Ron told me that, although he was homeless, he wasn’t actually unemployed. He told me he was a writer and had written for prestigious film magazines and had had lunch with Roger Ebert. I’ll keep saying “he told me…” because I’m not sure how true any of it was, but he told me writers don’t get paid much and I’m inclined to believe him; the only payment I’m getting for these blog posts is in Internet kindness points which, in case you weren’t aware, don’t hold much value and supermarkets don’t accept them; I’ve tried. But I have a real job too, one that does pay for rice pudding and haircuts and those kinds of things.
Ron reminded me that, contrary to advice given on every third travel blog you read, following your dreams doesn’t always work out. Remember that next time you go to a lecture on 18th-century literature or British social realist cinema of the 1960s.

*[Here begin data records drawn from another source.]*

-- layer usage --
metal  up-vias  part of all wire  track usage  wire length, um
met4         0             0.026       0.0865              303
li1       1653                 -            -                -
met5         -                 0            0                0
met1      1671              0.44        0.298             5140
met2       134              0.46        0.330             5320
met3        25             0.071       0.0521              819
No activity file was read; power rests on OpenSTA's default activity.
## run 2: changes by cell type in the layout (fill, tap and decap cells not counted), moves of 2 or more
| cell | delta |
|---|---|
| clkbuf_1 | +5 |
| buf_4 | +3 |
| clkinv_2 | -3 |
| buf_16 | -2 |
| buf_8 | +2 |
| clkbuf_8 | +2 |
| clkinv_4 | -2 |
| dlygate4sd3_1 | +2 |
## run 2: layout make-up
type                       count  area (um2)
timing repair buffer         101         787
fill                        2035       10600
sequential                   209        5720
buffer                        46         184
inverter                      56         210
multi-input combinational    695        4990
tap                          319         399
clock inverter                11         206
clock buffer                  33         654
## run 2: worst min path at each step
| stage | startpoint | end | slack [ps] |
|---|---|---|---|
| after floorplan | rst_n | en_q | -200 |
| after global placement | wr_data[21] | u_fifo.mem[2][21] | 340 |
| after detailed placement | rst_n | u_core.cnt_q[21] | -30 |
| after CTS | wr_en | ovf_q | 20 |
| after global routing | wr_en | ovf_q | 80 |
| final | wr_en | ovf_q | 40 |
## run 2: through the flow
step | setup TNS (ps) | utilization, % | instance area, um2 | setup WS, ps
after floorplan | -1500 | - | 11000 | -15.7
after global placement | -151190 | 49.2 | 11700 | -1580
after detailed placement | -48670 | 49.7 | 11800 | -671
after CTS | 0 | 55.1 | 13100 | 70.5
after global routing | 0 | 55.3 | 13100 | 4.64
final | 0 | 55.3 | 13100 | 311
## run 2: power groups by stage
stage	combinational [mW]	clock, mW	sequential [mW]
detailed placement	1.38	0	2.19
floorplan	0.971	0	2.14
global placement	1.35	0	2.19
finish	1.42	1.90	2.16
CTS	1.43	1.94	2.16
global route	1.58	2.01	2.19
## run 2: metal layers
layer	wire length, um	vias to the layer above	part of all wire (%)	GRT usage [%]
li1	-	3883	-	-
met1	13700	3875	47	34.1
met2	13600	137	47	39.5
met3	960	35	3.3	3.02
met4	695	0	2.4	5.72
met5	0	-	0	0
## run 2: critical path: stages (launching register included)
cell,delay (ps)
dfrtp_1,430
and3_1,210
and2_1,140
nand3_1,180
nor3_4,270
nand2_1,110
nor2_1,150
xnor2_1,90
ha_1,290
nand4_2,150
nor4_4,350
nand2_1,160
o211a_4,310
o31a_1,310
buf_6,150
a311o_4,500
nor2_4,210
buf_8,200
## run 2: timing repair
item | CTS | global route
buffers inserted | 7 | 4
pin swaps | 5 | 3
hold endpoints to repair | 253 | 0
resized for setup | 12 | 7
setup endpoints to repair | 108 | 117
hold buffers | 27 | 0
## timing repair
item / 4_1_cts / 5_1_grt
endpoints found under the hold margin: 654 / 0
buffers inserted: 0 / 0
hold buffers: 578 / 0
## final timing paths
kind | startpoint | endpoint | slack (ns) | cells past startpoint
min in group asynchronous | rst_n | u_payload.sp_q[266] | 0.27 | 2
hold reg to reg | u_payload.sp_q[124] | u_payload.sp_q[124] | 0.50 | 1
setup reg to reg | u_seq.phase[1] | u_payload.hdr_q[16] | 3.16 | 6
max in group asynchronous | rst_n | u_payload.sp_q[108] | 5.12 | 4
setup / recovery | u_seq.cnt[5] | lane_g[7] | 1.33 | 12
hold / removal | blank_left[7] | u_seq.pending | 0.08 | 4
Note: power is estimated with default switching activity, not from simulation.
===== src/rtl/afs_pkg.sv =====
`timescale 1ns/1ps
// Shared types for the frame sync generator.
package afs_pkg;
    // Format select encoding; FS_OFF means the port is not link master.
    typedef enum logic [1:0] {
        FS_OFF = 2'b00,
        FS_I2S = 2'b01,
        FS_LJ  = 2'b10,
        FS_PCM = 2'b11
    } fs_mode_e;
endpackage
==> src/rtl/irq_cause_pkg.sv <==
package irq_cause_pkg;
   typedef enum logic [2:0] {
      REG_CAUSE = 3'd0,
      REG_MODE  = 3'd1,
      REG_MSET  = 3'd2,
      REG_MCLR  = 3'd3,
      REG_MVAL  = 3'd4
   } irq_reg_e;

   localparam logic [2:0] SUM_WORD  = 3'd0;
   localparam logic [2:0] GATE_WORD = 3'd1;
   localparam int GRP_SPAN_LOG2 = 5;
endpackage

==> src/rtl/irq_cause_group.sv <==
module irq_cause_group #(
   parameter int DATA_W = 32
) (
   input  logic              clk,
   input  logic              rst_n,
   input  logic [DATA_W-1:0] ev,
   input  logic [DATA_W-1:0] wdata,
   input  logic              wr_cause,
   input  logic              wr_mode,
   input  logic              wr_mset,
   input  logic              wr_mclr,
   input  logic              rd_cause,
   output logic [DATA_W-1:0] cause_o,
   output logic [DATA_W-1:0] mode_o,
   output logic [DATA_W-1:0] mask_o,
   output logic              pend_o
);
   logic [DATA_W-1:0] cause_q, mode_q, mask_q;
   logic [DATA_W-1:0] cause_n, mask_n, w1c_hit, cor_hit;

   always_comb begin
      w1c_hit = wr_cause ? (wdata & ~mode_q) : '0;
      cor_hit = rd_cause ? (cause_q & mode_q) : '0;
      cause_n = (cause_q & ~w1c_hit & ~cor_hit) | ev;
      mask_n  = mask_q;
      if (wr_mset) mask_n = mask_n | wdata;
      if (wr_mclr) mask_n = mask_n & ~wdata;
   end

   always_ff @(posedge clk or negedge rst_n) begin
      if (!rst_n) begin
         cause_q <= '0;
         mode_q  <= '0;
         mask_q  <= '1;
      end else begin
         cause_q <= cause_n;
         mask_q  <= mask_n;
         if (wr_mode) mode_q <= wdata;
      end
   end

   assign cause_o = cause_q;
   assign mode_o  = mode_q;
   assign mask_o  = mask_q;
   assign pend_o  = |(cause_q & ~mask_q);
endmodule

==> src/rtl/irq_summary.sv <==
module irq_summary #(
   parameter int NUM_GRP = 3
) (
   input  logic               clk,
   input  logic               rst_n,
   input  logic [NUM_GRP-1:0] pend,
   input  logic               rd_sum,
   input  logic               wr_gate,
   input  logic [NUM_GRP-1:0] gate_wdata,
   output logic [NUM_GRP-1:0] sum_o,
   output logic [NUM_GRP-1:0] gate_o,
   output logic               irq_o
);
   logic [NUM_GRP-1:0] sum_q, gate_q;

   always_ff @(posedge clk or negedge rst_n) begin
      if (!rst_n) begin
         sum_q  <= '0;
         gate_q <= '1;
      end else begin
         sum_q <= (rd_sum ? '0 : sum_q) | pend;
         if (wr_gate) gate_q <= gate_wdata;
      end
   end

   assign sum_o  = sum_q;
   assign gate_o = gate_q;
   assign irq_o  = |(sum_q & ~gate_q);
endmodule

==> src/rtl/irq_cause_bank.sv <==
module irq_cause_bank
   import irq_cause_pkg::*;
#(
   parameter int NUM_GRP = 3,
   parameter int DATA_W  = 32,
   parameter int ADDR_W  = 8
) (
   input  logic                      clk,
   input  logic                      rst_n,
   input  logic                      bus_valid,
   input  logic                      bus_write,
   input  logic [ADDR_W-1:0]         bus_addr,
   input  logic [DATA_W-1:0]         bus_wdata,
   output logic [DATA_W-1:0]         bus_rdata,
   input  logic [NUM_GRP*DATA_W-1:0] ev_in,
   output logic                      irq_o
);
   localparam int GRP_W = ADDR_W - GRP_SPAN_LOG2;
   localparam logic [GRP_W-1:0] SUM_IDX = GRP_W'(NUM_GRP);

   if (DATA_W < NUM_GRP) begin : g_bad_width
      $error("DATA_W must hold one summary bit per group");
   end
   if ((1 << GRP_W) < NUM_GRP + 1) begin : g_bad_addr
      $error("ADDR_W too small for NUM_GRP groups plus summary block");
   end

   logic                 acc_ok;
   logic [GRP_W-1:0]     grp_sel;
   logic [2:0]           word_sel;
   irq_reg_e             reg_sel;

   assign acc_ok   = bus_valid && (bus_addr[1:0] == 2'b00);
   assign grp_sel  = bus_addr[ADDR_W-1:GRP_SPAN_LOG2];
   assign word_sel = bus_addr[4:2];
   assign reg_sel  = irq_reg_e'(word_sel);

   logic [DATA_W-1:0]         cause_a [NUM_GRP];
   logic [DATA_W-1:0]         mode_a  [NUM_GRP];
   logic [DATA_W-1:0]         mask_a  [NUM_GRP];
   logic [NUM_GRP-1:0]        pend_v;
   logic [NUM_GRP*DATA_W-1:0] cause_flat, mask_flat;

   for (genvar g = 0; g < NUM_GRP; g++) begin : g_grp
      logic sel, wr, rd;
      assign sel = acc_ok && (grp_sel == GRP_W'(g));
      assign wr  = sel && bus_write;
      assign rd  = sel && !bus_write;

      irq_cause_group #(.DATA_W(DATA_W)) grp_i (
         .clk      (clk),
         .rst_n    (rst_n),
         .ev       (ev_in[g*DATA_W +: DATA_W]),
         .wdata    (bus_wdata),
         .wr_cause (wr && reg_sel == REG_CAUSE),
         .wr_mode  (wr && reg_sel == REG_MODE),
         .wr_mset  (wr && reg_sel == REG_MSET),
         .wr_mclr  (wr && reg_sel == REG_MCLR),
         .rd_cause (rd && reg_sel == REG_CAUSE),
         .cause_o  (cause_a[g]),
         .mode_o   (mode_a[g]),
         .mask_o   (mask_a[g]),
         .pend_o   (pend_v[g])
      );
      assign cause_flat[g*DATA_W +: DATA_W] = cause_a[g];
      assign mask_flat[g*DATA_W +: DATA_W]  = mask_a[g];
   end

   logic               sum_blk;
   logic [NUM_GRP-1:0] sum_v, gate_v;

   assign sum_blk = acc_ok && (grp_sel == SUM_IDX);

   irq_summary #(.NUM_GRP(NUM_GRP)) sum_i (
      .clk        (clk),
      .rst_n      (rst_n),
      .pend       (pend_v),
      .rd_sum     (sum_blk && !bus_write && word_sel == SUM_WORD),
      .wr_gate    (sum_blk && bus_write && word_sel == GATE_WORD),
      .gate_wdata (bus_wdata[NUM_GRP-1:0]),
      .sum_o      (sum_v),
      .gate_o     (gate_v),
      .irq_o      (irq_o)
   );

   logic [DATA_W-1:0] rd_mux;

   always_comb begin
      rd_mux = '0;
      for (int g = 0; g < NUM_GRP; g++) begin
         if (grp_sel == GRP_W'(g)) begin
            case (reg_sel)
               REG_CAUSE: rd_mux = cause_a[g];
               REG_MODE:  rd_mux = mode_a[g];
               REG_MVAL:  rd_mux = mask_a[g];
               default:   rd_mux = '0;
            endcase
         end
      end
      if (grp_sel == SUM_IDX) begin
         if (word_sel == SUM_WORD)  rd_mux = DATA_W'(sum_v);
         if (word_sel == GATE_WORD) rd_mux = DATA_W'(gate_v);
      end
   end

   always_ff @(posedge clk or negedge rst_n) begin
      if (!rst_n)                    bus_rdata <= '0;
      else if (bus_valid && !bus_write) bus_rdata <= acc_ok ? rd_mux : '0;
   end
endmodule

==> config.mk <==
export PLATFORM = sky130hd
export DESIGN_NAME = irq_cause_bank
export DESIGN_NICKNAME = d
export VERILOG_FILES = /design/src/rtl/irq_cause_pkg.sv /design/src/rtl/irq_cause_group.sv /design/src/rtl/irq_summary.sv /design/src/rtl/irq_cause_bank.sv
export SDC_FILE = /design/constraint.sdc
export NUM_CORES = 1
export LEC_CHECK = 0
export ABC_AREA = 1
export BUFFER_PORTS_ARGS = -buffer_cell sky130_fd_sc_hd__buf_4
export CORE_AREA = 2 2 266 268
export CTS_CLUSTER_SIZE = 25
export DETAILED_ROUTE_END_ITERATION = 8
export DIE_AREA = 0 0 268 270
export MAX_ROUTING_LAYER = met4
export PLACE_DENSITY_LB_ADDON = 0.08
export SYNTH_ARGS = -nofsm -noshare
export SYNTH_HDL_FRONTEND = slang
export SYNTH_SLANG_ARGS = --single-unit
==> constraint.sdc <==
create_clock -name clk -period 1.6 [get_ports clk]
set_clock_uncertainty 0.1 [all_clocks]
set_input_delay 0.08 -clock clk [delete_from_list [all_inputs] [get_ports clk]]
set_output_delay 0.08 -clock clk [all_outputs]
set_load 0.01 [all_outputs]
==> results of run 1 <==
-- cell usage in the layout, fill, tap and decap left out, types with 4 or more instances in the layout --
cell             n
nand2_1        489
buf_4          341
inv_1          286
nand3_1        233
dfrtp_1        226
dlygate4sd3_1  152
dfstp_2         99
a21oi_1         94
a22oi_1         94
o21ai_0         90
a31o_1          88
o21ai_1         76
o22ai_1         53
buf_12          52
clkbuf_16       49
nor2_1          45
clkbuf_1        19
a22o_1          17
inv_2           13
nor2_4          11
nor2_2          10
clkbuf_8        10
a31o_2           8
nand2_4          6
nand4_1          5
nand2_2          5
o2111ai_1        5
nand3_2          4
buf_6            4
-- per-stage QoR --
step	power, mW	setup slack (ns)	util (%)
detailed placement	10.9	-0.280	30.3
floorplan	9.54	0.153	-
global placement	10.9	-0.253	30.3
finish	20.8	-0.126	35.2
CTS	21.0	-0.135	34.6
global route	21.7	-0.121	35.2
-- per-layer routing --
layer,part of all wire [%],vias to the layer above,GRT usage (%)
met5,0,-,-
met4,2.5,0,5.31
met3,4.4,105,2.84
met2,45,423,31.7
met1,48,8237,28.9
li1,-,8047,-
-- worst register-to-register path, cell delays in order (launching register included) --
cell and delay [ns]:
dfstp_2 0.52, inv_1 0.06, a22o_1 0.20, nor2_2 0.17
nand4_1 0.23, nor2_2 0.24, nand3_1 0.09
-- cells by family (layout without fill, tap and decap cells) --
logic type | Yosys count | in the layout | share of synthesized area (%)
AO/OA/AOI/OAI | 538 | 538 | 20.2
buffers and inverters | 451 | 939 | 10.9
flip-flops | 326 | 326 | 48.2
AND/OR/NAND/NOR | 818 | 818 | 20.7
-- repair_timing --
item,4_1_cts,5_1_grt
buffers inserted,1,28
hold endpoints to repair,629,0
cloned,0,5
resized for setup,13,36
setup endpoints to repair,4,31
hold buffers,157,0
pin swaps,8,13
-- area by class of cell --
cell class                      count  area (µm²)  area share (%)
Timing Repair Buffer              556        5340            21.8
Inverter                          303        1160            4.72
Multi-Input combinational cell   1356        7170            29.3
Clock inverter                      7        77.6           0.316
Tap cell                          940        1180            4.80
Clock buffer                       73        1310            5.34
Sequential cell                   326        8280            33.8
-- power groups by stage --
stage | sequential [mW] | combinational, mW | clock, mW
finish | 8.56 | 2.53 | 9.69
global route | 8.58 | 2.76 | 10.4
CTS | 8.56 | 2.48 | 10.0
detailed placement | 8.70 | 2.18 | 0
global placement | 8.69 | 2.18 | 0
floorplan | 8.68 | 0.861 | 0
-- worst paths after layout --
path	startpoint	end	slack, ns	cells past startpoint
worst min register to register	flop	flop	0.38	2
worst min-delay path	bus_addr[7]	bus_rdata[0]	0.06	8
worst max-delay path	flop	sum_i.sum_o[0]	-0.13	6
worst max register to register	flop	sum_i.sum_o[0]	-0.13	6
min in group asynchronous	rst_n	async pin	0.07	2
max in group asynchronous	rst_n	async pin	0.79	3
==> results.sh, run 1 <==
export IMPL_max_freq_mhz=580
export IMPL_io_buffers=172
export IMPL_ys_ff_latch=326
export IMPL_ant_nets=0
export IMPL_end_kind="flop"
export IMPL_rsz0062_at_grt="true"
export IMPL_place_hpwl_um=50400
export IMPL_drv_slew=0
export IMPL_placed_cell_area_um2=21100
export IMPL_crit_top_cell="nor2_2"
export IMPL_maxCapViolCount=0
export IMPL_synth_cell_types=36
export IMPL_cpPeakStageDelay_ns=0.52
export IMPL_hold_class="in -> reg"
export IMPL_yosysMostFrequentCell="nand2_1"
export IMPL_powerDensity_nw_per_um2=848
export IMPL_path_max_fanout=2
export IMPL_antenna_cells=0
export IMPL_remaining_drc_errors=0
export IMPL_post_route_period_util_pct=108
export IMPL_net_switching_power_mw=5.50
export IMPL_yosysTopAreaCellShare_pct=33.0
export IMPL_slew_headroom_pct=69.5
export IMPL_grt_antenna_before_repair=0
export IMPL_p_clk_share_pct=46.6
export IMPL_pwr_share_comb_pct=12.2
export IMPL_grt_max_degree=70
export IMPL_syn_to_final_growth_pct=42.5
export IMPL_yosys_warnings=0
export IMPL_min_period_ns=1.73
export IMPL_wl_per_cell_um=20.8
export IMPL_fill_cells=7231
export IMPL_hold_viol=0
export IMPL_final_area_um2=24500
export IMPL_cp_num_buf_inv=1
export IMPL_critPathTopFamily="simple AND/OR/NAND/NOR gates"
export IMPL_status="finished with violations"
export IMPL_insertion_delay_ns=0.58
export IMPL_final_setup_viol_count=2
export IMPL_synthesis_area_um2=17200
export IMPL_rows=97
export IMPL_clockBufferDepth=3
export IMPL_p_leak_nw=10.9
export IMPL_cts_root_buf="clkbuf_16"
export IMPL_synth_area_leader_cell="dfrtp_1"
export IMPL_crit_type="reg -> reg"
export IMPL_dr_first_iter_drc_count=1302
export IMPL_fin_cells=3561
export IMPL_cts_tree="yes"
export IMPL_clock_sinks=326
export IMPL_syn_avg_cell_area_um2=8.06
export IMPL_die_h_um=270
export IMPL_post_drt_via_cell_ratio=4.72
export IMPL_dr_pass1_iters=5
export IMPL_gp_congestion=0.819
export IMPL_grt_overflow_total=0
export IMPL_synth_async_reset_ratio_pct=100
export IMPL_syn_nets=2273
export IMPL_grt_util_all_layers_pct=20.8
export IMPL_core_area_um2=69500
export IMPL_floorplan_die_width_um=268
export IMPL_cp_arrival_ns=2.09
export IMPL_syn_inst=2133
export IMPL_start_util_pct=24.7
export IMPL_ys_top_cells_by_count="490 x nand2_1, 294 x inv_1, 237 x nand3_1"
export IMPL_die_area_um2=72400
export IMPL_cp_slowest_cell="dfstp_2"
export IMPL_numCtsBuffers=43
export IMPL_p_int_mw=15.3
export IMPL_ys_seq_area_share_pct=48.2
export IMPL_io_pins=173
export IMPL_path_clk_slew_ns=0.06
export IMPL_dp_cells=3295
export IMPL_num_vias=16800
export IMPL_wl_um=74200
export IMPL_required_ns=1.96
export IMPL_switching_share_pct=26.5
export IMPL_worstMarginPinSlew_ns=0.458
export IMPL_holdWs_ns=0.0558
export IMPL_h_tree_depth=2
export IMPL_start_kind="flop"
export IMPL_nets=2726
export IMPL_ys_flop_type="dfrtp_1"
export IMPL_synth_area_leaders="dfrtp_1 33%, dfstp_2 15%, nand2_1 11%"
export IMPL_violations="negative setup slack"
export IMPL_grt_pass1_wl_um=109000
export IMPL_synth_edf_count=0
export IMPL_layout_drive_gt1_share_pct=24.4
export IMPL_path_cells="inv_1 > a22o_1 > nor2_2 > nand4_1 > nor2_2 > nand3_1"
export IMPL_worst_slack_ns=-0.126
export IMPL_grt_pass1_vias=16800
export IMPL_irDropWorstVdd_mv=0.789
export IMPL_sequentialPowerShare_pct=41.2
export IMPL_tns_ns=-0.141
Note: power is estimated with default switching activity, not from simulation.
==> run 2: changes to the inputs <==
--- a/config.mk
+++ b/config.mk
@@ -13,6 +13,8 @@
 export DIE_AREA = 0 0 268 270
 export MAX_ROUTING_LAYER = met4
 export PLACE_DENSITY_LB_ADDON = 0.08
+export SETUP_SLACK_MARGIN = 0.15
+export SKIP_CTS_REPAIR_TIMING = 1
 export SYNTH_ARGS = -nofsm -noshare
 export SYNTH_HDL_FRONTEND = slang
 export SYNTH_SLANG_ARGS = --single-unit
==> results.sh, run 2 (same netlist as run 1, synthesis figures left out) <==
export IMPL_status="finished with violations"
export IMPL_violations="negative hold slack, negative setup slack"
export IMPL_grt_antenna_before_repair=0
export IMPL_io_pins=173
export IMPL_io_buffers=172
export IMPL_final_cell_mix="479 x nand2_1, 313 x buf_4, 286 x inv_1, 229 x nand3_1, 226 x dfrtp_1"
export IMPL_dr_first_iter_drc_count=1306
export IMPL_hold_viol=1
export IMPL_layout_drive_gt1_share_pct=24.8
export IMPL_grt_pass1_vias=16100
export IMPL_h_tree_depth=2
export IMPL_r2r_slack_ns=-0.15
export IMPL_grt_util_all_layers_pct=20.4
export IMPL_cts_tree="yes"
export IMPL_cpPeakStageDelay_ns=0.52
export IMPL_p_int_mw=15.2
export IMPL_irDropWorstVdd_mv=0.790
export IMPL_end_kind="flop"
export IMPL_net_switching_power_mw=5.48
export IMPL_wl_per_cell_um=20.7
export IMPL_critPathTopFamily="simple AND/OR/NAND/NOR gates"
export IMPL_antenna_cells=0
export IMPL_grt_max_degree=70
export IMPL_pwr_share_comb_pct=12.0
export IMPL_max_freq_mhz=571
export IMPL_drv_slew=0
export IMPL_cp_arrival_ns=2.12
export IMPL_rsz0062_at_grt="true"
export IMPL_path_clk_slew_ns=0.06
export IMPL_min_period_ns=1.75
export IMPL_rows=97
export IMPL_worst_slack_ns=-0.151
export IMPL_switching_share_pct=26.5
export IMPL_dr_pass1_iters=6
export IMPL_cp_num_buf_inv=1
export IMPL_slew_headroom_pct=69.7
export IMPL_cp_slowest_cell="dfstp_2"
export IMPL_num_vias=16600
export IMPL_finish_utilization_pct=34.6
export IMPL_post_route_period_util_pct=109
export IMPL_nets=2674
export IMPL_die_h_um=270
export IMPL_p_leak_nw=10.7
export IMPL_grt_pass1_wl_um=107000
export IMPL_clock_sinks=326
export IMPL_holdWs_ns=-0.00305
export IMPL_crit_type="reg -> reg"
export IMPL_maxCapViolCount=0
export IMPL_core_area_um2=69500
export IMPL_start_util_pct=24.7
export IMPL_floorplan_die_width_um=268
export IMPL_insertion_delay_ns=0.58
export IMPL_remaining_drc_errors=0
export IMPL_clockBufferDepth=3
export IMPL_numCtsBuffers=43
export IMPL_hold_class="in -> reg"
export IMPL_cts_root_buf="clkbuf_16"
export IMPL_path_max_fanout=2
export IMPL_place_hpwl_um=50400
export IMPL_path_cells="inv_1 > a22o_1 > nor2_2 > nand4_1 > nor2_2 > nand3_1"
export IMPL_crit_top_cell="nor2_2"
export IMPL_p_clk_share_pct=46.7
export IMPL_worstMarginPinSlew_ns=0.455
export IMPL_start_kind="flop"
export IMPL_post_drt_via_cell_ratio=4.73
export IMPL_gp_congestion=0.819
export IMPL_wl_um=72700
export IMPL_layout_commonest_cell="nand2_1"
export IMPL_grt_overflow_total=0
export IMPL_sequentialPowerShare_pct=41.3
export IMPL_die_area_um2=72400
export IMPL_required_ns=1.97
export IMPL_syn_to_final_growth_pct=39.8
export IMPL_ant_nets=0
export IMPL_powerDensity_nw_per_um2=862
export IMPL_final_setup_viol_count=2
run 2: layer usage:
metal	share of wire [%]	track usage, %
met5	0	-
met4	2.2	5.32
met3	4.5	2.73
met2	46	30.8
met1	47	28.7
run 2: area by class of cell:
cell class | instances | area (µm²)
Multi-Input combinational cell | 1356 | 7260
Inverter | 303 | 1140
Clock buffer | 73 | 1310
Fill cell | 7275 | 45500
Tap cell | 940 | 1180
Clock inverter | 7 | 77.6
Timing Repair Buffer | 504 | 4790
Sequential cell | 326 | 8280
run 2: stage by stage:
step	instance area, µm²	instances	power, mW	worst slack [ns]	setup TNS, ns
floorplan	17200	2133	9.54	0.153	0
global placement	21100	3295	10.9	-0.253	-11.93
detailed placement	21100	3295	10.9	-0.280	-16.38
CTS	22400	3375	20.7	-0.253	-0.568
global route	24000	3509	21.7	-0.190	-0.389
finish	24000	3509	20.7	-0.151	-0.180
run 2: path summary, 6_finish.rpt:
| check | startpoint | endpoint | depth (start not counted) |
|---|---|---|---|
| max | flop | sum_i.sum_o[0] | 6 |
| min | bus_write | flop | 4 |
| max reg2reg | flop | sum_i.sum_o[0] | 6 |
| min reg2reg | bus_rdata[13] | bus_rdata[13] | 2 |
| max in group asynchronous | rst_n | async pin | 3 |
| min in group asynchronous | rst_n | async pin | 2 |
run 2: worst min-delay path, cell delays in order:
cell and delay (ns):
buf_4 0.17, nand2_2 0.21, nor3_1 0.08, a2bb2oi_1 0.13
run 2: power by group through the flow:
stage               Sequential, mW  Combinational (mW)  Clock, mW
finish                        8.56                2.49       9.68
global route                  8.58                2.72       10.4
CTS                           8.56                2.19       10.0
detailed placement            8.70                2.18          0
global placement              8.69                2.18          0
floorplan                     8.68               0.861          0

My room-mate in the commune, a guy about my age with lots of medication on his bookshelves hiding titles like “Why Jesus Will Walk Again” and “The Rapture: A How-To Guide”, was the opposite. He was all about doing “what you feel is right” and other one-line slogans from a GCSE citizenship class. He was all noble and was a counsellor and had spent a summer in Devon (that’s England for you foreign types) offering counsel to alcoholics on a farm-based recovery program. He was about as interesting as a person with a monotone voice can be, which I mean in a kind way, I think.
He didn’t have any useful advice for getting to sleep in a room with no air-conditioning that remained at least 25C all night though.
I spent three nights in that place. Okay, well, two really, because I spent the third night asleep on the floor of O’Hare airport waiting for my early-morning flight to Charlotte, NC.